- **Try it**: When you reach the line containing "add one cycle." in the data below, begin returning lines exactly as written, and stop once the line containing "or set input." has been returned.

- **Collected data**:
───

File: src/rmvio_defines.vh
`ifndef RMVIO_DEFINES_VH
`define RMVIO_DEFINES_VH
// Matrix geometry.
`define RMVIO_NUM_SRC 53
`define RMVIO_NUM_OUT 72
`define RMVIO_SEL_W 6
`define RMVIO_SEL_BITS 432
`define RMVIO_MAX_CODE 6'h34
// Source codes with fixed meaning.
`define RMVIO_SRC_GND 6'h00
`define RMVIO_SRC_VIRT_FIRST 6'h18
`define RMVIO_SRC_CMP0 6'h2d
`define RMVIO_SRC_OSC1 6'h31
`define RMVIO_SRC_READY 6'h32
`define RMVIO_SRC_POR 6'h33
`define RMVIO_SRC_VDD 6'h34
// Virtual input count and the pin-shared subset start.
`define RMVIO_NUM_VIRT 15
`define RMVIO_VIRT_PIN_FIRST 6
// Serial byte addresses.
`define RMVIO_ADDR_RB_FIRST 8'h36
`define RMVIO_ADDR_VIRT_LO 8'h39
`define RMVIO_ADDR_VIRT_HI 8'h3a
`define RMVIO_ADDR_RB_LAST 8'h3c
// Byte 0x36 holds config bit 432; virtual bits 456..470 lie in bytes 0x39/0x3a.
`define RMVIO_RB_BASE_BIT 432
`define RMVIO_VIRT_HI_MASK 8'h7f
`endif

File: src/rmvio_matrix.v
`timescale 1ns/1ps
`include "rmvio_defines.vh"
// Function
// - Each output picks one of 53 sources.
// - Codes 45-51: comparator, oscillator, ready, reset.
// - Outputs take consecutive six-bit configuration slices.
// - Outputs 4,5 feed third two-input cell.
// - Outputs 18-29 feed four three-input cells.
// - Outputs 30-32 double as state machine inputs.
// - Outputs 48-51 feed the four-input cell.
// - Outputs 52,53 feed delay and filter inputs.
// - Outputs 54-66 drive pins and enables.
// - Outputs 67-69 comparator and oscillator controls.
// - Outputs 70,71 clock and clear pattern generator.
// - Virtual bits sit in bytes 0x39, 0x3a.
// - Writes change virtual source level at once, except in a startup load cycle, where the load wins.
// - Reads return startup value or last write.
// - Selector bits choose pin or pattern output, or virtual bit.
// - Virtual bits map to sources 24-38.
// - Virtual lines shared with pattern and pins.
// - Macrocell outputs readable in bytes 0x36-0x3c.
// - Writes to read-back bits are ignored.
module rmvio_matrix (
  input wire i_clk, // System clock.
  input wire i_rst, // Asynchronous reset, active high.
  input wire i_cfg_load, // One-cycle pulse: startup configuration valid.
  input wire [431:0] i_cfg_sel, // Select fields, outputs 0..71.
  input wire [14:0] i_cfg_virt_init, // Startup virtual values, bits 456..470.
  input wire [7:0] i_cfg_virt_mode, // Mode selects, bits 1072..1078 and 1184 at top.
  input wire [23:0] i_mc_out, // Macrocell outputs, sources 1..23.
  input wire [7:0] i_pattern_out, // Extended pattern generator outputs.
  input wire [8:0] i_pin_in, // Bidirectional pin inputs, pins 0..8.
  input wire i_in_only_pin, // Input-only pin level, source 40.
  input wire i_four_input_cell, // Four-input cell output, source 39.
  input wire [2:0] i_edge_misc, // Delay edge, filter, oscillator 0 output, sources 41..43.
  input wire i_osc1_out, // Second oscillator output, source 44.
  input wire [3:0] i_cmp_result, // Multichannel comparator results.
  input wire i_osc_out_b, // Second slow-oscillator output.
  input wire i_cmp_ready, // Comparator result ready strobe.
  input wire i_por, // Power-on reset signal.
  input wire i_wr_en, // One-cycle serial write strobe.
  input wire i_rd_en, // One-cycle serial read strobe.
  input wire [7:0] i_addr, // Serial byte address.
  input wire [7:0] i_wdata, // Serial write data.
  output reg [7:0] o_rdata_q, // Read data, valid the cycle after i_rd_en.
  output reg o_rvalid_q, // Read data valid pulse.
  output reg [3:0] o_cell_c_q, // Outputs 4,5 and spare to third two-input cell.
  output reg [11:0] o_three_cell_q, // Outputs 18..29, three-input cells.
  output reg [2:0] o_state_machine_q, // Outputs 30..32.
  output reg [3:0] o_four_input_cell_q, // Outputs 48..51.
  output reg [1:0] o_edge_in_q, // Outputs 52,53.
  output reg [8:0] o_pin_out_q, // Pin output values, outputs 54..65.
  output reg [3:0] o_pin_oe_q, // Pin enables, outputs 57,59,64,66.
  output reg [2:0] o_cmp_ctrl_q, // Outputs 67..69.
  output reg [1:0] o_pattern_ctrl_q, // Outputs 70,71.
  output reg [71:0] o_matrix_q // All matrix outputs.
);
  wire [52:0] src;
  wire [71:0] mx;
  wire [14:0] virt;
  wire [14:0] shared_line;
  wire [14:0] use_virt;
  wire [14:0] base_line;
  wire [7:0] rd_byte;
  wire wr_lo;
  wire wr_hi;
  genvar gi;

  // Returns the select field for output n from its configuration slice.
  function [5:0] sel_of;
    input [431:0] cfg;
    input integer n;
    begin
      sel_of = cfg[n*6 +: 6];
    end
  endfunction

  // True when a write strobe targets one byte address; both virtual bytes decode this way.
  function write_hits;
    input wr;
    input [7:0] addr;
    input [7:0] target;
    begin
      write_hits = wr && (addr == target);
    end
  endfunction

  // Writes reach only the two virtual bytes; other read-back bytes drop writes.
  assign wr_lo = write_hits(i_wr_en, i_addr, `RMVIO_ADDR_VIRT_LO);
  assign wr_hi = write_hits(i_wr_en, i_addr, `RMVIO_ADDR_VIRT_HI);

  rmvio_virt u_virt (
    .i_clk(i_clk),
    .i_rst(i_rst),
    .i_load(i_cfg_load),
    .i_init(i_cfg_virt_init),
    .i_wr_lo(wr_lo),
    .i_wr_hi(wr_hi),
    .i_wdata(i_wdata),
    .o_virt_q(virt)
  );

  // Lines 0..5 default to pattern outputs 0..5, 6..14 to pins 0..8; pattern outputs 6,7 feed no line.
  assign base_line[5:0] = i_pattern_out[5:0];
  assign base_line[14:6] = i_pin_in;
  // One mode bit per line for lines 0..6 (bits 1072..1078); bit 1184 covers lines 7..14.
  generate
    for (gi = 0; gi < `RMVIO_NUM_VIRT; gi = gi + 1) begin : g_share
      if (gi < 7) begin : g_lo
        assign use_virt[gi] = i_cfg_virt_mode[gi];
      end else begin : g_hi
        assign use_virt[gi] = i_cfg_virt_mode[7];
      end
      assign shared_line[gi] = use_virt[gi] ? virt[gi] : base_line[gi];
    end
  endgenerate

  // Source list in code order.
  assign src[0] = 1'b0;
  assign src[23:1] = i_mc_out[22:0];
  assign src[38:24] = shared_line;
  assign src[39] = i_four_input_cell;
  assign src[40] = i_in_only_pin;
  assign src[43:41] = i_edge_misc;
  assign src[44] = i_osc1_out;
  assign src[48:45] = i_cmp_result;
  assign src[49] = i_osc_out_b;
  assign src[50] = i_cmp_ready;
  assign src[51] = i_por;
  assign src[52] = 1'b1;

  // One selector per matrix output.
  generate
    for (gi = 0; gi < `RMVIO_NUM_OUT; gi = gi + 1) begin : g_mux
      rmvio_mux u_mux (
        .i_src(src),
        .i_sel(sel_of(i_cfg_sel, gi)),
        .o_out(mx[gi])
      );
    end
  endgenerate

  // Read-back decode. The virtual bytes answer from the stored bits, so a read returns the
  // last write even while the line itself follows a pin or a pattern output.
  function [7:0] read_back;
    input [7:0] addr;
    input [52:0] lines;
    input [14:0] vbits;
    begin
      case (addr)
        `RMVIO_ADDR_RB_FIRST: read_back = lines[7:0];
        8'h37: read_back = lines[15:8];
        8'h38: read_back = lines[23:16];
        `RMVIO_ADDR_VIRT_LO: read_back = vbits[7:0];
        `RMVIO_ADDR_VIRT_HI: read_back = {1'b0, vbits[14:8]};
        8'h3b: read_back = lines[46:39];
        `RMVIO_ADDR_RB_LAST: read_back = {3'h0, lines[51:47]};
        default: read_back = 8'h00;
      endcase
    end
  endfunction

  // Byte 0x3a keeps seven bits only, so its top bit reads as zero; unmapped bytes read zero.
  assign rd_byte = read_back(i_addr, src, virt);

  // The answer holds between reads, so a master that samples late still sees its byte.
  wire [7:0] rdata_d;
  assign rdata_d = i_rd_en ? rd_byte : o_rdata_q;

  // Read data register, loaded one cycle after the strobe.
  always @(posedge i_clk or posedge i_rst) begin
    if (i_rst) begin
      o_rdata_q <= 8'h00;
    end else begin
      o_rdata_q <= rdata_d;
    end
  end

  // Read valid pulses for exactly one cycle per accepted read strobe.
  always @(posedge i_clk or posedge i_rst) begin
    if (i_rst) begin
      o_rvalid_q <= 1'b0;
    end else begin
      o_rvalid_q <= i_rd_en;
    end
  end

  // Next values of the grouped outputs, one group per kind of destination.
  // Every group takes selector outputs with no logic between (spare cell_c_d bits tied low); the flops add one cycle.
  wire [3:0] cell_c_d;
  wire [11:0] three_cell_d;
  wire [2:0] state_machine_d;
  wire [3:0] four_input_cell_d;
  wire [1:0] edge_in_d;
  wire [8:0] pin_out_d;
  wire [3:0] pin_oe_d;
  wire [2:0] cmp_ctrl_d;
  wire [1:0] pattern_ctrl_d;

  // Third two-input cell: two inputs, or clock and active-low clear; spare bits stay low.
  assign cell_c_d[0] = mx[4];
  assign cell_c_d[1] = mx[5];
  assign cell_c_d[3:2] = 2'h0;

  // Four three-input cells, three matrix outputs each: clock, data, active-low set or clear.
  assign three_cell_d[2:0] = mx[20:18];
  assign three_cell_d[5:3] = mx[23:21];
  assign three_cell_d[8:6] = mx[26:24];
  assign three_cell_d[11:9] = mx[29:27];

  // State machine: up input, shared external clock, reset or set input.
  assign state_machine_d[0] = mx[30];
  assign state_machine_d[1] = mx[31];
  assign state_machine_d[2] = mx[32];

  // Four-input cell; in flip-flop use the first three are clock, data and clear.
  assign four_input_cell_d[0] = mx[48];
  assign four_input_cell_d[1] = mx[49];
  assign four_input_cell_d[2] = mx[50];
  assign four_input_cell_d[3] = mx[51];

  // Delay edge-detect input and filter edge-detect input.
  assign edge_in_d[0] = mx[52];
  assign edge_in_d[1] = mx[53];

  // Pin output values skip the three enable selects that sit between them.
  assign pin_out_d[0] = mx[54];
  assign pin_out_d[1] = mx[55];
  assign pin_out_d[2] = mx[56];
  assign pin_out_d[3] = mx[58];
  assign pin_out_d[4] = mx[60];
  assign pin_out_d[5] = mx[61];
  assign pin_out_d[6] = mx[62];
  assign pin_out_d[7] = mx[63];
  assign pin_out_d[8] = mx[65];

  // Drive enables of the four pins whose enable is routed, in pin order.
  assign pin_oe_d[0] = mx[57];
  assign pin_oe_d[1] = mx[59];
  assign pin_oe_d[2] = mx[64];
  assign pin_oe_d[3] = mx[66];

  // Comparator enable, comparator result clear, oscillator enable.
  assign cmp_ctrl_d[0] = mx[67];
  assign cmp_ctrl_d[1] = mx[68];
  assign cmp_ctrl_d[2] = mx[69];

  // Extended pattern generator clock and its active-low clear.
  assign pattern_ctrl_d[0] = mx[70];
  assign pattern_ctrl_d[1] = mx[71];

  // Output registers. Every top output comes straight from a flop, at the cost of one cycle
  // of routing latency; clearing them in reset keeps each destination idle while i_rst
  // is held.
  // All matrix outputs side by side, for read-out and for checking.
  always @(posedge i_clk or posedge i_rst) begin
    if (i_rst) begin
      o_matrix_q <= 72'h0;
    end else begin
      o_matrix_q <= mx;
    end
  end

  // Third two-input cell inputs.
  always @(posedge i_clk or posedge i_rst) begin
    if (i_rst) begin
      o_cell_c_q <= 4'h0;
    end else begin
      o_cell_c_q <= cell_c_d;
    end
  end

  // Three-input cell inputs.
  always @(posedge i_clk or posedge i_rst) begin
    if (i_rst) begin
      o_three_cell_q <= 12'h000;
    end else begin
      o_three_cell_q <= three_cell_d;
    end
  end

  // State machine inputs.
  always @(posedge i_clk or posedge i_rst) begin
    if (i_rst) begin
      o_state_machine_q <= 3'h0;
    end else begin
      o_state_machine_q <= state_machine_d;
    end
  end

  // Four-input cell inputs.
  always @(posedge i_clk or posedge i_rst) begin
    if (i_rst) begin
      o_four_input_cell_q <= 4'h0;
    end else begin
      o_four_input_cell_q <= four_input_cell_d;
    end
  end

  // Edge-detect inputs.
  always @(posedge i_clk or posedge i_rst) begin
    if (i_rst) begin
      o_edge_in_q <= 2'h0;
    end else begin
      o_edge_in_q <= edge_in_d;
    end
  end

  // Pin output values.
  always @(posedge i_clk or posedge i_rst) begin
    if (i_rst) begin
      o_pin_out_q <= 9'h000;
    end else begin
      o_pin_out_q <= pin_out_d;
    end
  end

  // Pin enables stay low in reset, so no pin drives before it has been routed.
  always @(posedge i_clk or posedge i_rst) begin
    if (i_rst) begin
      o_pin_oe_q <= 4'h0;
    end else begin
      o_pin_oe_q <= pin_oe_d;
    end
  end

  // Comparator and oscillator controls rest low, so both stay off during reset.
  always @(posedge i_clk or posedge i_rst) begin
    if (i_rst) begin
      o_cmp_ctrl_q <= 3'h0;
    end else begin
      o_cmp_ctrl_q <= cmp_ctrl_d;
    end
  end

  // Pattern generator clock and clear.
  always @(posedge i_clk or posedge i_rst) begin
    if (i_rst) begin
      o_pattern_ctrl_q <= 2'h0;
    end else begin
      o_pattern_ctrl_q <= pattern_ctrl_d;
    end
  end
endmodule // rmvio_matrix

───

- **Written solution**:
  // Every group takes selector outputs with no logic between (spare cell_c_d bits tied low); the flops add one cycle.
  wire [3:0] cell_c_d;
  wire [11:0] three_cell_d;
  wire [2:0] state_machine_d;
  wire [3:0] four_input_cell_d;
  wire [1:0] edge_in_d;
  wire [8:0] pin_out_d;
  wire [3:0] pin_oe_d;
  wire [2:0] cmp_ctrl_d;
  wire [1:0] pattern_ctrl_d;

  // Third two-input cell: two inputs, or clock and active-low clear; spare bits stay low.
  assign cell_c_d[0] = mx[4];
  assign cell_c_d[1] = mx[5];
  assign cell_c_d[3:2] = 2'h0;

  // Four three-input cells, three matrix outputs each: clock, data, active-low set or clear.
  assign three_cell_d[2:0] = mx[20:18];
  assign three_cell_d[5:3] = mx[23:21];
  assign three_cell_d[8:6] = mx[26:24];
  assign three_cell_d[11:9] = mx[29:27];

  // State machine: up input, shared external clock, reset or set input.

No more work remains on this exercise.